One of the most striking turning points came in December 2024. Ruby 3.4.0-rc1 still contained code untouched for sixteen years—within which a vulnerability lay hidden. At the same time, researcher Luke Janke published a novel method of exploiting Marshal. Though the bug was resolved before the final release, the incident underscored a sobering truth: even long-forgotten sections of code can serve as gateways for attack.
A classic example of vulnerable code is a Ruby on Rails controller that loads an incoming parameter using Marshal.load
. Such an approach is considered tantamount to remote code execution if the input is not rigorously sanitized. A carefully crafted binary object could trigger arbitrary commands on the server, from file reads to the execution of shell scripts.
As interest in the subject grew, researchers developed increasingly sophisticated methods of identifying and assembling “gadgets”—fragments of Ruby libraries that can be chained together within deserialized objects to achieve execution. In 2018, Luke Janke released a universal RCE gadget for Ruby 2.x. His work was soon followed by articles and reports from other researchers, including Etienne Stalmans, William Bowling, and the Zero Day Initiative.
By 2021–2022, updated exploits emerged targeting Ruby 3.x. Around the same time, a new version of the YAML library Psych made safe object loading the default behavior—an apparent step forward. Yet the true automation of exploit discovery began only later.
From 2024 onward, the “modern era” of Ruby deserialization research took shape. Experts such as Alex Leahu (Include Security) and Peter Stöckli (GitHub Security Lab) began applying program analysis and interprocedural CodeQL queries to uncover flaws. Their work expanded beyond Marshal to include XML, JSON, and YAML. Public PoCs, exploitation guides, analysis tools, and defensive recommendations proliferated. Within the community, the very use of Marshal came to be regarded as an unsafe and unacceptable practice.

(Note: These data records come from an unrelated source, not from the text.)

`src/rtl/stk_pkg.sv`:
```
package stk_pkg;

    typedef enum logic [2:0] {
        OP_PUSH  = 3'd0,
        OP_POP   = 3'd1,
        OP_LCALL = 3'd2,
        OP_ACALL = 3'd3,
        OP_RET   = 3'd4
    } stk_op_e;

    typedef enum logic [2:0] {
        S_IDLE,
        S_PUSH_WR,
        S_POP_RD,
        S_CALL_LO,
        S_CALL_HI,
        S_RET_HI,
        S_RET_LO,
        S_FIN
    } stk_state_e;

    typedef enum logic [1:0] {
        WSEL_BYTE,
        WSEL_RET_LO,
        WSEL_RET_HI
    } wsel_e;

endpackage

```
`src/rtl/stk_ptr.sv`:
```
module stk_ptr #(
    parameter int SP_W   = 8,
    parameter int SP_RST = 7
) (
    input  logic            clk,
    input  logic            rst_n,
    input  logic            inc,
    input  logic            dec,
    output logic [SP_W-1:0] sp
);
    logic [SP_W-1:0] sp_q;

    always_ff @(posedge clk) begin
        if (!rst_n)
            sp_q <= SP_W'(SP_RST);
        else if (inc)
            sp_q <= sp_q + SP_W'(1);
        else if (dec)
            sp_q <= sp_q - SP_W'(1);
    end

    assign sp = sp_q;

    // the sequencer never asks for both directions at once
    a_r10_no_inc_dec: assert property (@(posedge clk) disable iff (!rst_n)
        !(inc && dec));

    // increment is modulo 2^SP_W
    a_r2_sp_step_up: assert property (@(posedge clk) disable iff (!rst_n)
        inc |=> sp_q == $past(sp_q) + SP_W'(1));

    // decrement is modulo 2^SP_W
    a_r3_sp_step_down: assert property (@(posedge clk) disable iff (!rst_n)
        (dec && !inc) |=> sp_q == $past(sp_q) - SP_W'(1));

endmodule

```
`src/rtl/call_addr_gen.sv`:
```
module call_addr_gen #(
    parameter int PC_W   = 16,
    parameter int PAGE_W = 11
) (
    input  logic [PC_W-1:0] pc_in,
    input  logic [PC_W-1:0] target_in,
    input  logic            is_abs,
    output logic [PC_W-1:0] ret_pc,
    output logic [PC_W-1:0] dest_pc
);
    localparam logic [PC_W-1:0] LEN_ABS  = PC_W'(2);
    localparam logic [PC_W-1:0] LEN_LONG = PC_W'(3);

    assign ret_pc = pc_in + (is_abs ? LEN_ABS : LEN_LONG);

    generate
        if (PAGE_W < PC_W) begin : g_paged
            assign dest_pc = is_abs ? {ret_pc[PC_W-1:PAGE_W], target_in[PAGE_W-1:0]}
                                    : target_in;
        end else begin : g_flat
            assign dest_pc = target_in;
        end
    endgenerate

endmodule

```
`src/rtl/stk_fsm.sv`:
```
module stk_fsm
    import stk_pkg::*;
(
    input  logic       clk,
    input  logic       rst_n,
    input  logic       cmd_valid,
    input  logic [2:0] cmd_op,
    output logic       accept,
    output logic       is_abs,
    output logic       sp_inc,
    output logic       sp_dec,
    output logic       wr_en,
    output logic       rd_en,
    output wsel_e      wsel,
    output logic       cap_hi,
    output logic       fin,
    output stk_op_e    op_q
);
    stk_state_e state_q, state_d;
    stk_op_e    op_in;

    assign op_in  = stk_op_e'(cmd_op);
    assign accept = (state_q == S_IDLE) && cmd_valid && (cmd_op <= 3'd4);
    assign is_abs = (op_in == OP_ACALL);

    // state register
    always_ff @(posedge clk) begin
        if (!rst_n) begin
            state_q <= S_IDLE;
            op_q    <= OP_PUSH;
        end else begin
            state_q <= state_d;
            if (accept)
                op_q <= op_in;
        end
    end

    // next state
    always_comb begin
        state_d = state_q;
        unique case (state_q)
            S_IDLE: begin
                if (accept) begin
                    unique case (op_in)
                        OP_PUSH:           state_d = S_PUSH_WR;
                        OP_POP:            state_d = S_POP_RD;
                        OP_LCALL, OP_ACALL: state_d = S_CALL_LO;
                        OP_RET:            state_d = S_RET_HI;
                        default:           state_d = S_IDLE;
                    endcase
                end
            end
            S_PUSH_WR: state_d = S_FIN;
            S_POP_RD:  state_d = S_FIN;
            S_CALL_LO: state_d = S_CALL_HI;
            S_CALL_HI: state_d = S_FIN;
            S_RET_HI:  state_d = S_RET_LO;
            S_RET_LO:  state_d = S_FIN;
            S_FIN:     state_d = S_IDLE;
            default:   state_d = S_IDLE;
        endcase
    end

    // outputs
    always_comb begin
        sp_inc = 1'b0;
        sp_dec = 1'b0;
        wr_en  = 1'b0;
        rd_en  = 1'b0;
        wsel   = WSEL_BYTE;
        cap_hi = 1'b0;
        fin    = 1'b0;
        unique case (state_q)
            S_IDLE:
                sp_inc = accept && (op_in inside {OP_PUSH, OP_LCALL, OP_ACALL});
            S_PUSH_WR: begin
                wr_en = 1'b1;
                wsel  = WSEL_BYTE;
            end
            S_POP_RD: begin
                rd_en  = 1'b1;
                sp_dec = 1'b1;
            end
            S_CALL_LO: begin
                wr_en  = 1'b1;
                wsel   = WSEL_RET_LO;
                sp_inc = 1'b1;
            end
            S_CALL_HI: begin
                wr_en = 1'b1;
                wsel  = WSEL_RET_HI;
            end
            S_RET_HI: begin
                rd_en  = 1'b1;
                sp_dec = 1'b1;
            end
            S_RET_LO: begin
                rd_en  = 1'b1;
                sp_dec = 1'b1;
                cap_hi = 1'b1;
            end
            S_FIN:
                fin = 1'b1;
            default: ;
        endcase
    end

    // return always reads twice in a row
    a_r6_ret_two_reads: assert property (@(posedge clk) disable iff (!rst_n)
        (state_q == S_RET_HI) |=> (state_q == S_RET_LO));

    // call writes low byte then high byte
    a_r4_call_lo_then_hi: assert property (@(posedge clk) disable iff (!rst_n)
        (state_q == S_CALL_LO) |=> (state_q == S_CALL_HI));

    // the finishing cycle is always followed by idle
    a_r8_fin_to_idle: assert property (@(posedge clk) disable iff (!rst_n)
        fin |=> (state_q == S_IDLE));

endmodule

```
`src/rtl/stack_call_ctrl.sv`:
```
module stack_call_ctrl
    import stk_pkg::*;
#(
    parameter int DATA_W   = 8,
    parameter int SP_RESET = 7,
    parameter int PAGE_W   = 11
) (
    input  logic                clk,
    input  logic                rst_n,
    input  logic                cmd_valid,
    input  logic [2:0]          cmd_op,
    input  logic [DATA_W-1:0]   push_data,
    input  logic [2*DATA_W-1:0] pc_in,
    input  logic [2*DATA_W-1:0] target_in,
    output logic                ram_we,
    output logic [DATA_W-1:0]   ram_waddr,
    output logic [DATA_W-1:0]   ram_wdata,
    output logic                ram_re,
    output logic [DATA_W-1:0]   ram_raddr,
    input  logic [DATA_W-1:0]   ram_rdata,
    output logic [DATA_W-1:0]   pop_data,
    output logic [2*DATA_W-1:0] pc_out,
    output logic                pc_load,
    output logic                done
);
    localparam int PC_W = 2 * DATA_W;
    localparam int SP_W = DATA_W;

    logic            accept, is_abs, sp_inc, sp_dec, wr_en, rd_en, cap_hi, fin;
    wsel_e           wsel;
    stk_op_e         op_q;
    logic [SP_W-1:0] sp;
    logic [PC_W-1:0] ret_pc, dest_pc;

    logic [DATA_W-1:0] byte_q, hi_q, pop_q;
    logic [PC_W-1:0]   ret_q, dest_q, pc_q;
    logic              fin_pop, fin_ret, fin_call;

    stk_fsm u_fsm (
        .clk       (clk),
        .rst_n     (rst_n),
        .cmd_valid (cmd_valid),
        .cmd_op    (cmd_op),
        .accept    (accept),
        .is_abs    (is_abs),
        .sp_inc    (sp_inc),
        .sp_dec    (sp_dec),
        .wr_en     (wr_en),
        .rd_en     (rd_en),
        .wsel      (wsel),
        .cap_hi    (cap_hi),
        .fin       (fin),
        .op_q      (op_q)
    );

    stk_ptr #(.SP_W(SP_W), .SP_RST(SP_RESET)) u_sp (
        .clk   (clk),
        .rst_n (rst_n),
        .inc   (sp_inc),
        .dec   (sp_dec),
        .sp    (sp)
    );

    call_addr_gen #(.PC_W(PC_W), .PAGE_W(PAGE_W)) u_addr (
        .pc_in     (pc_in),
        .target_in (target_in),
        .is_abs    (is_abs),
        .ret_pc    (ret_pc),
        .dest_pc   (dest_pc)
    );

    assign fin_pop  = fin && (op_q == OP_POP);
    assign fin_ret  = fin && (op_q == OP_RET);
    assign fin_call = fin && (op_q inside {OP_LCALL, OP_ACALL});

    always_ff @(posedge clk) begin
        if (!rst_n) begin
            byte_q <= '0;
            ret_q  <= '0;
            dest_q <= '0;
            hi_q   <= '0;
            pop_q  <= '0;
            pc_q   <= '0;
        end else begin
            if (accept) begin
                byte_q <= push_data;
                ret_q  <= ret_pc;
                dest_q <= dest_pc;
            end
            if (cap_hi)
                hi_q <= ram_rdata;
            if (fin_pop)
                pop_q <= ram_rdata;
            if (fin_ret)
                pc_q <= {hi_q, ram_rdata};
            else if (fin_call)
                pc_q <= dest_q;
        end
    end

    always_comb begin
        unique case (wsel)
            WSEL_RET_LO: ram_wdata = ret_q[DATA_W-1:0];
            WSEL_RET_HI: ram_wdata = ret_q[PC_W-1:DATA_W];
            default:     ram_wdata = byte_q;
        endcase
    end

    assign ram_we    = wr_en;
    assign ram_waddr = sp;
    assign ram_re    = rd_en;
    assign ram_raddr = sp;

    assign pop_data = fin_pop ? ram_rdata : pop_q;
    assign pc_out   = fin_ret  ? {hi_q, ram_rdata} :
                      fin_call ? dest_q : pc_q;
    assign pc_load  = fin_ret || fin_call;
    assign done     = fin;

    // one RAM access per cycle at most
    a_r10_one_access: assert property (@(posedge clk) disable iff (!rst_n)
        !(ram_we && ram_re));

    // done follows a RAM access
    a_r7_done_after_access: assert property (@(posedge clk) disable iff (!rst_n)
        done |-> $past(ram_we || ram_re));

    // pc_load only together with done
    a_r7_pcload_in_done: assert property (@(posedge clk) disable iff (!rst_n)
        pc_load |-> done);

    // nothing happens in the cycle after done
    a_r8_quiet_after_done: assert property (@(posedge clk) disable iff (!rst_n)
        done |=> !(ram_we || ram_re || done));

endmodule

```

At the time of writing, despite years of warnings and mitigation efforts, segments of code vulnerable to Marshal deserialization still linger in widely used infrastructure like RubyGems.org. These instances are often classified as “informational” vulnerabilities, yet history has shown that even the most inconspicuous flaw can evolve into a critical incident.
To improve the situation, both individual developers and the Ruby community at large are urged to act. In the short term: auditing code for Marshal usage, enforcing Semgrep rules, and migrating toward safer formats such as JSON (with manual object reconstruction) or MessagePack. In the long term: the gradual removal of Marshal from the language itself.
Further proposals include introducing a Marshal.safe_load
function with class restrictions, issuing warnings upon use of Marshal.load
, and eventually making safe behavior the default—before finally eliminating unsafe deserialization altogether.
The story of Ruby and Marshal demonstrates a harsh but enduring lesson: convenience is often the enemy of security. If a tool enables remote code execution with minimal effort, it will inevitably be exploited, time and again—until it is excised from the ecosystem entirely.